I’d lost everything and I had nothing: No home, let alone anything to put in one. The only thing to do, to occupy my mind, was to write. That was almost four years ago now. In those early days, I wrote about anything and everything. In one of my old notebooks (which I still have), I wrote of where I wanted to be, ‘when this is all over’. It took a lot of work, but I recovered, and now I have what I wished for then: A stable base, where I can write, surrounded by the things I loved; a place I’d wanted to be when I watched all those old films on VHS. That was a small place (I was never going to be able to work again), which I gradually filled with all the things I’d wanted as that teenager: A huge film collection, loads of books, a big music library, a good computer, and a decent number of TV channels. I’m not in a financial or physical place where I can have satellite or cable, as the latter isn’t laid around here, and my building is Grade I listed, so I can’t have a dish. My village internet is too slow for any streaming service, so I’m stuck with Freeview. But I’ve found UK Freeview to be just like the old US cable channels I used to see in those geeky 1980s films: Car crash TV, half-arsed documentaries, good and bad films, cult American TV, geeky and conspiracy late-night stuff. I’ve kind of recreated my teenage wish, and now I can enjoy catching up on all I missed, because I was drunk. I’m retro.

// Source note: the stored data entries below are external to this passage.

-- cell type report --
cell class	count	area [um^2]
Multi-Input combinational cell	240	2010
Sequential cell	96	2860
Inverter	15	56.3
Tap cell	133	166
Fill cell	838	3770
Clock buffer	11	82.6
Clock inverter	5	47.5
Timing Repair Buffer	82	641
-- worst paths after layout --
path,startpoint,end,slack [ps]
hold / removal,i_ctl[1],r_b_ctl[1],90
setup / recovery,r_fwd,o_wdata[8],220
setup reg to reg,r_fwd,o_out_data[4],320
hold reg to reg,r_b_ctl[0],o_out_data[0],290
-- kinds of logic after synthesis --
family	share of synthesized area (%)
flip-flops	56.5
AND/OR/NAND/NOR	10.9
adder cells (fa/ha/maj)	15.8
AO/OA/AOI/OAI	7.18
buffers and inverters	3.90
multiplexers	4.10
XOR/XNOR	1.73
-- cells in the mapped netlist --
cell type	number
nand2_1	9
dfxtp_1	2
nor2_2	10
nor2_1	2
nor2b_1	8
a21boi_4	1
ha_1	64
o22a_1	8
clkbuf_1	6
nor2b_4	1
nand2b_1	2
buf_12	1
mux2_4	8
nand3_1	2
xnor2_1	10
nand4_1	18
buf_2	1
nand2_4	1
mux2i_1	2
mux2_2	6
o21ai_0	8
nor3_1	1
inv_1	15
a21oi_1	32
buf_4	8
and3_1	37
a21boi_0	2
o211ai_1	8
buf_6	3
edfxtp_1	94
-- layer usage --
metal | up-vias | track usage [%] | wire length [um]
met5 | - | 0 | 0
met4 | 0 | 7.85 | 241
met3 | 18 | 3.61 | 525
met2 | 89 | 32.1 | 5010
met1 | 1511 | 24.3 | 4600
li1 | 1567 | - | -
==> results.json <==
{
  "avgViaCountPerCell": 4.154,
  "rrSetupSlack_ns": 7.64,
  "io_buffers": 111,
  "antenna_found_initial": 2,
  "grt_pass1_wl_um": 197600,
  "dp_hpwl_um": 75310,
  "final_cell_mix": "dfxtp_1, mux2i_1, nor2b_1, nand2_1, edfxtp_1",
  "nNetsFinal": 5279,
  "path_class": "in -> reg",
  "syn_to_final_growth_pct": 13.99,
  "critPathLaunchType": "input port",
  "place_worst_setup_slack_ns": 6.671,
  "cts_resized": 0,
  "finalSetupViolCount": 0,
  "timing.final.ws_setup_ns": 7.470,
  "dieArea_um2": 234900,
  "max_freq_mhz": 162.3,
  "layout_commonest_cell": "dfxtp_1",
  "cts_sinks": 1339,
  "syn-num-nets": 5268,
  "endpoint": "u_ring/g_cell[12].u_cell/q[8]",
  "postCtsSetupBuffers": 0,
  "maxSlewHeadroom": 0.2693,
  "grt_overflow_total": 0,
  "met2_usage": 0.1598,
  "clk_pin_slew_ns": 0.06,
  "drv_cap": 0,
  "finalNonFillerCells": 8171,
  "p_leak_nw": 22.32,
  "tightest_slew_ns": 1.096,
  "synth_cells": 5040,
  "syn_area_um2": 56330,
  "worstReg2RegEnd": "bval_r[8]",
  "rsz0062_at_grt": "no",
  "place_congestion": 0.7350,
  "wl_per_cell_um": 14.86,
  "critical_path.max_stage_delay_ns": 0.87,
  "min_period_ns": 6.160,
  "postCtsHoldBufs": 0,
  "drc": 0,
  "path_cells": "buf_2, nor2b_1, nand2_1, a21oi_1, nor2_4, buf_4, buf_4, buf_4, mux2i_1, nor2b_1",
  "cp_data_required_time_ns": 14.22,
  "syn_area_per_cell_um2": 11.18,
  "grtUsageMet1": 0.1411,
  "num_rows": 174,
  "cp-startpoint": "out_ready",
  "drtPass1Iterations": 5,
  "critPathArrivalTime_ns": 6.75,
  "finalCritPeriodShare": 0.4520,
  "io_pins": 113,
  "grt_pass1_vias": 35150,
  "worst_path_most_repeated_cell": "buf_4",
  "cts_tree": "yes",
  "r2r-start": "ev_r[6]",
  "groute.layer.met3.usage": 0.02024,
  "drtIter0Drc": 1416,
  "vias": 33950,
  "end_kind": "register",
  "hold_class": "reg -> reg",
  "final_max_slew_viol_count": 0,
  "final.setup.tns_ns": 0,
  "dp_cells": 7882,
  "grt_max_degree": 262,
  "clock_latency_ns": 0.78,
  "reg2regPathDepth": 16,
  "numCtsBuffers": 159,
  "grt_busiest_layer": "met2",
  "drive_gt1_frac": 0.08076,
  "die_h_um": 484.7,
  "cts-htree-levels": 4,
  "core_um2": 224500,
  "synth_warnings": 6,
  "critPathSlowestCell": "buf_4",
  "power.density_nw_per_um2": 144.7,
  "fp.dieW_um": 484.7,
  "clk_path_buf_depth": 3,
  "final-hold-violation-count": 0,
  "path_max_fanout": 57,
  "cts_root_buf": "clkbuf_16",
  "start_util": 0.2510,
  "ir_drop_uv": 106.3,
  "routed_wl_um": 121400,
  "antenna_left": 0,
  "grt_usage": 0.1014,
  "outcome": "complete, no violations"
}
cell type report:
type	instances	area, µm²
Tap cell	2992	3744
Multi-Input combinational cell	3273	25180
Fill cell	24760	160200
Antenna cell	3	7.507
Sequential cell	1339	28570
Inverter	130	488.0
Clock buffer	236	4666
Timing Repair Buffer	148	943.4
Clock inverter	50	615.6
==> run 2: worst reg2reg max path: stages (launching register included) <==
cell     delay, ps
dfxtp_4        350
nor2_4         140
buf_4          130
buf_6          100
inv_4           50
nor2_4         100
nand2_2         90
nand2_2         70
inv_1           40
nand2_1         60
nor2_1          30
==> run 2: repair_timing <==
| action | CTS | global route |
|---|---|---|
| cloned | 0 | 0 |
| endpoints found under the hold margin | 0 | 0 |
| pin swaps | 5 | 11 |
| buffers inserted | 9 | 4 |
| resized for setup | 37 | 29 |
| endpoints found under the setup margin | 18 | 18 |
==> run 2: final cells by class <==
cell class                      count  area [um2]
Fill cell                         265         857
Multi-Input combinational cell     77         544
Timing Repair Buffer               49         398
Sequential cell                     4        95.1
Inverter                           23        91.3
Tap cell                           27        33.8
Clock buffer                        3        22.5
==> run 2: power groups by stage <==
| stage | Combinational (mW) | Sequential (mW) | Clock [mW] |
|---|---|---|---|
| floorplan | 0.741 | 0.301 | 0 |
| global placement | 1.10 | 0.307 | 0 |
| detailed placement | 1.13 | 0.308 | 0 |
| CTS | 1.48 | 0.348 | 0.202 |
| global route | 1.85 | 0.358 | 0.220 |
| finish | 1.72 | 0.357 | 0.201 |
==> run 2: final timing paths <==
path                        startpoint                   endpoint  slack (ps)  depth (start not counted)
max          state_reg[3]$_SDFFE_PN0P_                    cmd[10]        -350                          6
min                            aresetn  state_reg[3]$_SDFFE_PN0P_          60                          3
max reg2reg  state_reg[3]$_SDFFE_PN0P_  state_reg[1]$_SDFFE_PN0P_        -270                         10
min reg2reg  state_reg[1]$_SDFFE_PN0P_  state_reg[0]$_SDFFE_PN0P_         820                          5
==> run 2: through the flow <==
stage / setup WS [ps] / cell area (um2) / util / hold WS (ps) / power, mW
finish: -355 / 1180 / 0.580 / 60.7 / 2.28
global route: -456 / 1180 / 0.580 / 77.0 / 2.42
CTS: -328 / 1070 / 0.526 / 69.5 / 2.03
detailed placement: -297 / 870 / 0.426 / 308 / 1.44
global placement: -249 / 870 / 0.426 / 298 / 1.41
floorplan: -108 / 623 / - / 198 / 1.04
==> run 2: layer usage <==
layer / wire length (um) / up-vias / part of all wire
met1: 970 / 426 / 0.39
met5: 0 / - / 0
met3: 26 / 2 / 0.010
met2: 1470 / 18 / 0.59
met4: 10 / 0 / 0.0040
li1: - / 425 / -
File: config.mk
export PLATFORM = sky130hd
export DESIGN_NAME = scpc_divider
export DESIGN_NICKNAME = d
export VERILOG_FILES = /design/src/hw/rtl/scpc_pkg.sv /design/src/hw/rtl/scpc_divider.sv
export SDC_FILE = /design/constraint.sdc
export NUM_CORES = 1
export LEC_CHECK = 0
export BUFFER_PORTS_ARGS = -buffer_cell sky130_fd_sc_hd__buf_2
export CAP_MARGIN = 5
export CORE_AREA = 2 2 197 199
export DETAILED_ROUTE_END_ITERATION = 6
export DIE_AREA = 0 0 199 201
export HOLD_SLACK_MARGIN = 0.03
export MAX_ROUTING_LAYER = met4
export PLACE_DENSITY_LB_ADDON = 0.25
export SLEW_MARGIN = 15
export SYNTH_ARGS = -nofsm -noshare
export SYNTH_HDL_FRONTEND = slang
export SYNTH_SLANG_ARGS = --single-unit
File: constraint.sdc
create_clock -name clock -period 12.6 [get_ports clock]
set_input_delay 1.26 -clock clock [delete_from_list [all_inputs] [get_ports clock]]
set_output_delay 1.26 -clock clock [all_outputs]
set_load 0.005 [all_outputs]
===== config.mk =====
export PLATFORM = sky130hd
export DESIGN_NAME = bitmap_popcount_first_set_engine_core
export DESIGN_NICKNAME = d
export VERILOG_FILES = /design/src/hw/rtl/bpfs_pkg.sv /design/src/hw/rtl/bpfs_word_unit.sv /design/src/hw/rtl/bitmap_popcount_first_set_engine_core.sv
export SDC_FILE = /design/constraint.sdc
export NUM_CORES = 2
export LEC_CHECK = 0
export BUFFER_PORTS_ARGS = -buffer_cell sky130_fd_sc_hd__clkbuf_2
export CAP_MARGIN = 10
export CORE_MARGIN = 2
export CORE_UTILIZATION = 53
export DETAILED_ROUTE_END_ITERATION = 12
export PLACE_DENSITY = 0.69
export SETUP_SLACK_MARGIN = 0.2
export SYNTH_ARGS = -nofsm -noshare
export SYNTH_HDL_FRONTEND = slang
export SYNTH_SLANG_ARGS = --single-unit
export TNS_END_PERCENT = 30

===== constraint.sdc =====
create_clock -name clk -period 19.15 [get_ports clk]
set_clock_uncertainty 0.05 [all_clocks]
set_input_delay 0.9575 -clock clk [delete_from_list [all_inputs] [get_ports clk]]
set_output_delay 0.9575 -clock clk [all_outputs]
set_load 0.01 [all_outputs]

===== src/hw/rtl/bpfs_pkg.sv =====
// Shared constants and types for the bit vector popcount / find-first-set engine.
package bpfs_pkg;

    // Default store geometry
    localparam int WORD_COUNT_DEF = 16;
    localparam int WORD_BITS_DEF  = 64;
    localparam int WORD_BITS_MAX  = 64;

    // Port field widths
    localparam int FUNC_W        = 3;
    localparam int BIT_INDEX_W   = 10;
    localparam int WORD_INDEX_W  = 4;
    localparam int DATA_W        = 64;
    localparam int CFG_LEN_W     = 11;
    localparam int COUNT_W       = 11;
    localparam int FIRST_W       = 11;
    localparam logic [CFG_LEN_W-1:0] LENGTH_RESET = CFG_LEN_W'(1024);

    // Per-word statistics, sized for the widest supported word
    localparam int STAT_ONES_W = $clog2(WORD_BITS_MAX + 1);
    localparam int STAT_POS_W  = $clog2(WORD_BITS_MAX);

    typedef struct packed {
        logic [STAT_ONES_W-1:0] ones;
        logic [STAT_POS_W-1:0]  pos;
        logic                   nonzero;
        logic                   full;
    } stat_t;

    typedef enum logic [FUNC_W-1:0] {
        FUNC_WRITE_BIT  = 3'd0,
        FUNC_FLIP_BIT   = 3'd1,
        FUNC_FILL_ALL   = 3'd2,
        FUNC_INVERT_ALL = 3'd3,
        FUNC_AND_WORD   = 3'd4,
        FUNC_OR_WORD    = 3'd5,
        FUNC_XOR_WORD   = 3'd6,
        FUNC_QUERY      = 3'd7
    } func_t;

endpackage


===== src/hw/rtl/bpfs_word_unit.sv =====
// Word statistics unit: masks one store word, counts its ones and finds its lowest set bit.
module bpfs_word_unit #(
    parameter int WORD_BITS = bpfs_pkg::WORD_BITS_DEF
) (
    input  logic [WORD_BITS-1:0] word,
    input  logic [WORD_BITS-1:0] mask,
    output bpfs_pkg::stat_t      stat
);

    localparam int LV = $clog2(WORD_BITS);
    localparam int P  = 1 << LV;
    localparam int OW = bpfs_pkg::STAT_ONES_W;

    logic [WORD_BITS-1:0] masked;
    logic [P-1:0]         padded;
    logic [OW-1:0]        tree [LV+1][P];
    logic [bpfs_pkg::STAT_POS_W-1:0] pos;

    assign masked = word & mask;
    assign padded = P'(masked);

    // Adder tree, one level per halving
    always_comb
    begin
        for (int l = 0; l <= LV; l++)
        begin
            for (int j = 0; j < P; j++)
            begin
                tree[l][j] = '0;
            end
        end
        for (int j = 0; j < P; j++)
        begin
            tree[0][j] = OW'(padded[j]);
        end
        for (int l = 0; l < LV; l++)
        begin
            for (int j = 0; j < (P >> (l + 1)); j++)
            begin
                tree[l+1][j] = tree[l][2*j] + tree[l][2*j+1];
            end
        end
    end

    // Lowest set bit wins
    always_comb
    begin
        pos = '0;
        for (int j = WORD_BITS - 1; j >= 0; j--)
        begin
            if (masked[j])
            begin
                pos = bpfs_pkg::STAT_POS_W'(j);
            end
        end
    end

    assign stat.ones    = tree[LV][0];
    assign stat.pos     = pos;
    assign stat.nonzero = |masked;
    assign stat.full    = (masked == mask);

endmodule


===== src/hw/rtl/bitmap_popcount_first_set_engine_core.sv =====
// Top level of the bit vector engine: store, scan sequencer, accumulators and handshakes.
//
// The bit vector lives in a single-port-write, single-port-read memory of WORD_COUNT words of
// WORD_BITS bits. Every item sweeps the whole store once: each word is read, updated by the
// item's function, written back and passed through one shared word statistics unit, whose
// ones count, lowest set bit and full flag are folded into running totals. A sweep makes
// one store read per cycle; in_ready is low while a sweep is in flight. A finished result
// waits in an output register, so the next item can be taken before it is consumed.
// After reset the block zeroes the store before it is ready; vector_length writes are
// taken at any time and should be made while the block is idle.
module bitmap_popcount_first_set_engine_core #(
    parameter int WORD_COUNT = bpfs_pkg::WORD_COUNT_DEF,
    parameter int WORD_BITS  = bpfs_pkg::WORD_BITS_DEF
) (
    input  logic                                clk,
    input  logic                                rst_n,
    input  logic                                cfg_wr_en,
    input  logic [bpfs_pkg::CFG_LEN_W-1:0]      cfg_wr_data,
    input  logic                                in_valid,
    output logic                                in_ready,
    input  logic [bpfs_pkg::FUNC_W-1:0]         func,
    input  logic [bpfs_pkg::BIT_INDEX_W-1:0]    bit_index,
    input  logic                                bit_value,
    input  logic [bpfs_pkg::WORD_INDEX_W-1:0]   word_index,
    input  logic [bpfs_pkg::DATA_W-1:0]         word_data,
    output logic                                out_valid,
    input  logic                                out_ready,
    output logic [bpfs_pkg::COUNT_W-1:0]        count_true,
    output logic signed [bpfs_pkg::FIRST_W-1:0] first_true,
    output logic                                all_set,
    output logic                                all_clear
);

    localparam int TOTAL = WORD_COUNT * WORD_BITS;
    localparam int AW    = (WORD_COUNT > 1) ? $clog2(WORD_COUNT) : 1;
    localparam int CNT_W = $clog2(TOTAL + 1);
    localparam int IDX_W = $clog2(TOTAL);
    localparam int LW    = (CNT_W > bpfs_pkg::CFG_LEN_W) ? CNT_W : bpfs_pkg::CFG_LEN_W;
    localparam int PW    = $clog2(WORD_BITS);
    localparam int CW    = (AW > bpfs_pkg::WORD_INDEX_W) ? AW : bpfs_pkg::WORD_INDEX_W;
    localparam logic [WORD_BITS-1:0] WORD_ONE  = WORD_BITS'(1);
    localparam logic [LW-1:0]        WB_LW     = LW'(WORD_BITS);
    localparam logic [LW-1:0]        TOTAL_LW  = LW'(TOTAL);
    localparam logic [AW-1:0]        LAST_ADDR = AW'(WORD_COUNT - 1);

    typedef enum logic [2:0] {
        ST_CLEAR,
        ST_IDLE,
        ST_SCAN,
        ST_DRAIN,
        ST_FINISH
    } state_t;

    state_t state_reg, state_next;

    logic [bpfs_pkg::CFG_LEN_W-1:0] vector_length_reg;

    // Latched item
    bpfs_pkg::func_t                     func_reg;
    logic [bpfs_pkg::BIT_INDEX_W-1:0]    bit_index_reg;
    logic                                bit_value_reg;
    logic [bpfs_pkg::WORD_INDEX_W-1:0]   word_index_reg;
    logic [WORD_BITS-1:0]                word_data_reg;

    // Issue stage
    logic [AW-1:0] addr_reg;
    logic [LW-1:0] base_reg;
    logic          addr_last;

    // Read / update stage
    logic                 p1_valid_reg;
    logic                 p1_last_reg;
    logic [AW-1:0]        p1_addr_reg;
    logic [LW-1:0]        p1_base_reg;
    logic [WORD_BITS-1:0] p1_mask_reg;
    logic                 p1_bit_hit_reg;
    logic [PW-1:0]        p1_bit_pos_reg;
    logic                 p1_word_hit_reg;
    logic [WORD_BITS-1:0] rd_data_reg;

    // Accumulate stage
    logic            p2_valid_reg;
    logic            p2_last_reg;
    logic [LW-1:0]   p2_base_reg;
    bpfs_pkg::stat_t p2_stat_reg;

    // Running totals
    logic [CNT_W-1:0] cnt_reg;
    logic             full_reg;
    logic             found_reg;
    logic [IDX_W-1:0] first_reg;

    logic out_valid_reg;
    logic [bpfs_pkg::COUNT_W-1:0] count_true_reg;
    logic [bpfs_pkg::FIRST_W-1:0] first_true_reg;
    logic all_set_reg;
    logic all_clear_reg;

    logic [WORD_BITS-1:0] bit_store_mem [WORD_COUNT];

    logic [LW-1:0]        len_ext;
    logic [LW-1:0]        len_eff;
    logic [LW-1:0]        bit_ext;
    logic [LW-1:0]        bit_off;
    logic [LW-1:0]        left;
    logic                 bit_hit;
    logic                 word_hit;
    logic [WORD_BITS-1:0] mask;
    logic [WORD_BITS-1:0] bit_sel;
    logic [WORD_BITS-1:0] new_word;
    logic                 wr_en;
    logic [AW-1:0]        wr_addr;
    logic [WORD_BITS-1:0] wr_data;
    bpfs_pkg::stat_t      stat;
    logic                 accept;
    logic                 load_out;
    logic [CNT_W+bpfs_pkg::COUNT_W-1:0] cnt_wide;
    logic [IDX_W+bpfs_pkg::FIRST_W-1:0] first_wide;

    assign in_ready  = (state_reg == ST_IDLE);
    assign accept    = in_valid && in_ready;
    assign addr_last = (addr_reg == LAST_ADDR);
    assign load_out  = (state_reg == ST_FINISH) && (!out_valid_reg || out_ready);

    // Clamp the length to the store size
    assign len_ext = LW'(vector_length_reg);
    assign len_eff = (len_ext > TOTAL_LW) ? TOTAL_LW : len_ext;

    // Locate the single-bit target and the valid-bit mask for the word being issued
    assign bit_ext  = LW'(bit_index_reg);
    assign bit_off  = bit_ext - base_reg;
    assign bit_hit  = (bit_ext >= base_reg) && (bit_off < WB_LW);
    assign word_hit = (CW'(word_index_reg) == CW'(addr_reg));
    assign left     = len_eff - base_reg;

    always_comb
    begin
        if (len_eff <= base_reg)
        begin
            mask = '0;
        end
        else if (left >= WB_LW)
        begin
            mask = '1;
        end
        else
        begin
            mask = (WORD_ONE << left[PW-1:0]) - WORD_ONE;
        end
    end

    // Update the word read back from the store
    assign bit_sel = WORD_ONE << p1_bit_pos_reg;

    always_comb
    begin
        unique case (func_reg)
            bpfs_pkg::FUNC_WRITE_BIT:
            begin
                if (!p1_bit_hit_reg)
                begin
                    new_word = rd_data_reg;
                end
                else if (bit_value_reg)
                begin
                    new_word = rd_data_reg | bit_sel;
                end
                else
                begin
                    new_word = rd_data_reg & ~bit_sel;
                end
            end
            bpfs_pkg::FUNC_FLIP_BIT:
                new_word = p1_bit_hit_reg ? (rd_data_reg ^ bit_sel) : rd_data_reg;
            bpfs_pkg::FUNC_FILL_ALL:
                new_word = bit_value_reg ? '1 : '0;
            bpfs_pkg::FUNC_INVERT_ALL:
                new_word = ~rd_data_reg;
            bpfs_pkg::FUNC_AND_WORD:
                new_word = p1_word_hit_reg ? (rd_data_reg & word_data_reg) : rd_data_reg;
            bpfs_pkg::FUNC_OR_WORD:
                new_word = p1_word_hit_reg ? (rd_data_reg | word_data_reg) : rd_data_reg;
            bpfs_pkg::FUNC_XOR_WORD:
                new_word = p1_word_hit_reg ? (rd_data_reg ^ word_data_reg) : rd_data_reg;
            bpfs_pkg::FUNC_QUERY:
                new_word = rd_data_reg;
            default:
                new_word = rd_data_reg;
        endcase
    end

    bpfs_word_unit #(
        .WORD_BITS (WORD_BITS)
    ) u_word_unit (
        .word (new_word),
        .mask (p1_mask_reg),
        .stat (stat)
    );

    // Store write port: zeroing sweep after reset, write-back during a scan
    assign wr_en   = (state_reg == ST_CLEAR) || p1_valid_reg;
    assign wr_addr = (state_reg == ST_CLEAR) ? addr_reg : p1_addr_reg;
    assign wr_data = (state_reg == ST_CLEAR) ? '0 : new_word;

    always_ff @(posedge clk)
    begin
        if (wr_en)
        begin
            bit_store_mem[wr_addr] <= wr_data;
        end
        rd_data_reg <= bit_store_mem[addr_reg];
    end

    always_comb
    begin
        state_next = state_reg;
        unique case (state_reg)
            ST_CLEAR:
            begin
                if (addr_last)
                begin
                    state_next = ST_IDLE;
                end
            end
            ST_IDLE:
            begin
                if (accept)
                begin
                    state_next = ST_SCAN;
                end
            end
            ST_SCAN:
            begin
                if (addr_last)
                begin
                    state_next = ST_DRAIN;
                end
            end
            ST_DRAIN:
            begin
                if (p2_valid_reg && p2_last_reg)
                begin
                    state_next = ST_FINISH;
                end
            end
            ST_FINISH:
            begin
                if (load_out)
                begin
                    state_next = ST_IDLE;
                end
            end
            default:
                state_next = ST_IDLE;
        endcase
    end

    assign cnt_wide   = {{bpfs_pkg::COUNT_W{1'b0}}, cnt_reg};
    assign first_wide = {{bpfs_pkg::FIRST_W{1'b0}}, first_reg};

    always_ff @(posedge clk or negedge rst_n)
    begin
        if (!rst_n)
        begin
            state_reg         <= ST_CLEAR;
            vector_length_reg <= bpfs_pkg::LENGTH_RESET;
            addr_reg          <= '0;
            base_reg          <= '0;
            p1_valid_reg      <= 1'b0;
            p2_valid_reg      <= 1'b0;
            cnt_reg           <= '0;
            full_reg          <= 1'b1;
            found_reg         <= 1'b0;
            first_reg         <= '0;
            out_valid_reg     <= 1'b0;
            count_true_reg    <= '0;
            first_true_reg    <= '0;
            all_set_reg       <= 1'b0;
            all_clear_reg     <= 1'b0;
        end
        else
        begin
            state_reg <= state_next;

            if (cfg_wr_en)
            begin
                vector_length_reg <= cfg_wr_data;
            end

            // Advance the word address during the zeroing sweep and the scan
            if ((state_reg == ST_CLEAR) || (state_reg == ST_SCAN))
            begin
                addr_reg <= addr_last ? '0 : addr_reg + AW'(1);
                base_reg <= base_reg + WB_LW;
            end
            else if (accept)
            begin
                addr_reg <= '0;
                base_reg <= '0;
            end

            p1_valid_reg <= (state_reg == ST_SCAN);
            p2_valid_reg <= p1_valid_reg;

            if (accept)
            begin
                cnt_reg   <= '0;
                full_reg  <= 1'b1;
                found_reg <= 1'b0;
                first_reg <= '0;
            end
            else if (p2_valid_reg)
            begin
                cnt_reg  <= cnt_reg + CNT_W'(p2_stat_reg.ones);
                full_reg <= full_reg && p2_stat_reg.full;
                if (!found_reg && p2_stat_reg.nonzero)
                begin
                    found_reg <= 1'b1;
                    first_reg <= IDX_W'(p2_base_reg) + IDX_W'(p2_stat_reg.pos);
                end
            end

            if (load_out)
            begin
                out_valid_reg  <= 1'b1;
                count_true_reg <= cnt_wide[bpfs_pkg::COUNT_W-1:0];
                first_true_reg <= found_reg ? first_wide[bpfs_pkg::FIRST_W-1:0] : '1;
                all_set_reg    <= full_reg;
                all_clear_reg  <= (cnt_reg == '0);
            end
            else if (out_ready)
            begin
                out_valid_reg <= 1'b0;
            end
        end
    end

    // Payload pipeline, no reset needed
    always_ff @(posedge clk)
    begin
        if (accept)
        begin
            func_reg       <= bpfs_pkg::func_t'(func);
            bit_index_reg  <= bit_index;
            bit_value_reg  <= bit_value;
            word_index_reg <= word_index;
            word_data_reg  <= word_data[WORD_BITS-1:0];
        end
        p1_last_reg     <= addr_last;
        p1_addr_reg     <= addr_reg;
        p1_base_reg     <= base_reg;
        p1_mask_reg     <= mask;
        p1_bit_hit_reg  <= bit_hit;
        p1_bit_pos_reg  <= bit_off[PW-1:0];
        p1_word_hit_reg <= word_hit;
        p2_last_reg     <= p1_last_reg;
        p2_base_reg     <= p1_base_reg;
        p2_stat_reg     <= stat;
    end

    assign out_valid  = out_valid_reg;
    assign count_true = count_true_reg;
    assign first_true = first_true_reg;
    assign all_set    = all_set_reg;
    assign all_clear  = all_clear_reg;

endmodule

I wrote most of the stories which make up The Perpetuity of Memory while I was homeless. Not long after I’d written about reliving my teens, I wrote the story below. I won’t be posting all of those stories on this blog, as I’d rather people buy the book and read them in the order they’re curated, which makes the sum of the parts a complete book in itself. This one is timely though, coming at a time when my personal life is somewhat mirrored now in some of the elements of the story, and it has nods to WarGames, something I’ve become wearily involved in in my personal time lately. There are other references for the sharper-eyed film geek to spot too.

It’s apropos of nothing though, that I can feel a depressive episode coming on, such is the nature of those things. Others who deal with depression will know this feeling: That something is in the post. It’s an analogy, and there’s nothing expected in the mail, but the mind of the chronic depressive can sometimes do this. There is no trigger and no individual event or situational catalyst, it just happens. I deal with situations and events as they come. The latest one which threatened my karma was someone making personal remarks in ignorance. Having told the individual to cease and desist, they clearly didn’t recognise it as a term usually used at a pre-legal stage as a final warning. It seems that some people might only see vindictive lies as the slander they actually are, when they’re served with a legal notice, have to repeat their baseless argument in court and lose a load of money for defamation of character. I’ve given pre-legal warning with the cease and desist request, so I’ll only have to pop this particular boil if it continues to irritate. One of the many great things about being a writer, is the knowledge and contacts you pick up. All writers have to be conversant with copyright and common law, so most have a lawyer friend. And like all depressive episodes, the one which seems to be brewing may not even happen. Like some people, they’re just an annoyance, but you can’t legally warn a depressive episode not to happen.

The best distraction for me is to write. On that front, I’ve been put in touch with a professional book reviewer, who’s going to review Cyrus Song. One of my short stories is currently with a creepy pasta site, so there may be a short film coming soon. And I’m writing the sixth of 17 new short stories for my second collection. The story should be finished and published in the next month. Then there’s the personal history book I’m working on, which ought to take on more form at the weekend, when I’m hosting my parents and a shoe box full of old photos.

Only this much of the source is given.